By Benjamin Herscovitch - posted Thursday, 16 May 2013

With the controversy over the adequacy of unemployment benefits heating up again, the divide between the haves and the have nots has resurfaced this budget season.

The 2013 budget initiative to allow Newstart Allowance recipients to earn more before their government payments are docked has been decried as inadequate by the welfare lobby, the Greens, and Labor MPs, including Doug Cameron.

Having called the Newstart Allowance the 'antithesis of a fair go' in March, Cameron and others want it raised by $50 a week.


The chorus of support for increasing unemployment benefits is the most recent example of an underlying schizophrenia in the national psyche: Although we have long prided ourselves as a society that offers a fair go to all, many of us suspect the most vulnerable and disadvantaged members of the community miss out on the assistance they need.

Despite creeping doubts that Australia does not live up to the promise of a fair go, the numbers show the fair go is still more fact than fiction.

With the right combination of ambition and ability, success is open to Australians from any background, while Australia's dynamic meritocracy is one of the most socially mobile in the industrialised world.

With many of us rising from the proverbial rags to riches, the American dream is actually an Australian reality.

Approximately 12 per cent of sons born into the poorest 20 per cent of families make it to the wealthiest 20 per cent. Given that only 27 per cent of the sons from this bottom fifth stay there as adults, a full 73 per cent of sons from the poorest families are able to improve their lot in life and earn more than their fathers.

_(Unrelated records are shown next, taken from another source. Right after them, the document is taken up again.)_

[config.mk]
export PLATFORM = sky130hd
export DESIGN_NAME = carga_critica_flat
export DESIGN_NICKNAME = d
export VERILOG_FILES = /design/src/rtl/carga_critica_if.sv /design/src/rtl/carga_critica.sv /design/src/flat_wrapper.sv
export SDC_FILE = /design/constraint.sdc
export NUM_CORES = 1
export LEC_CHECK = 0
export ABC_AREA = 1
export CAP_MARGIN = 30
export CORE_MARGIN = 2
export CORE_UTILIZATION = 30
export DETAILED_ROUTE_END_ITERATION = 8
export GPL_TIMING_DRIVEN = 0
export PLACE_DENSITY_LB_ADDON = 0.2
export SYNTH_ARGS = -nofsm -noshare
export SYNTH_HDL_FRONTEND = slang
export SYNTH_SLANG_ARGS = --single-unit
export TNS_END_PERCENT = 100
[constraint.sdc]
create_clock -name clk -period 1.2 [get_ports clk]
set_input_delay 0.24 -clock clk [delete_from_list [all_inputs] [get_ports clk]]
set_output_delay 0.24 -clock clk [all_outputs]
set_load 0.005 [all_outputs]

Australia's social escalator moves so quickly that the poorest Australians can find fortune in just a few years.


Between 2001 and 2009, more than 5.5 per cent of individuals from the poorest 20 per cent of the population entered the wealthiest 20 per cent.

This means that in the space of less than a decade, more than one twentieth of the poorest Australians became some of the wealthiest.

On top of massive movement up the earnings distribution, social mobility is also the norm rather than the exception when it comes to education and profession.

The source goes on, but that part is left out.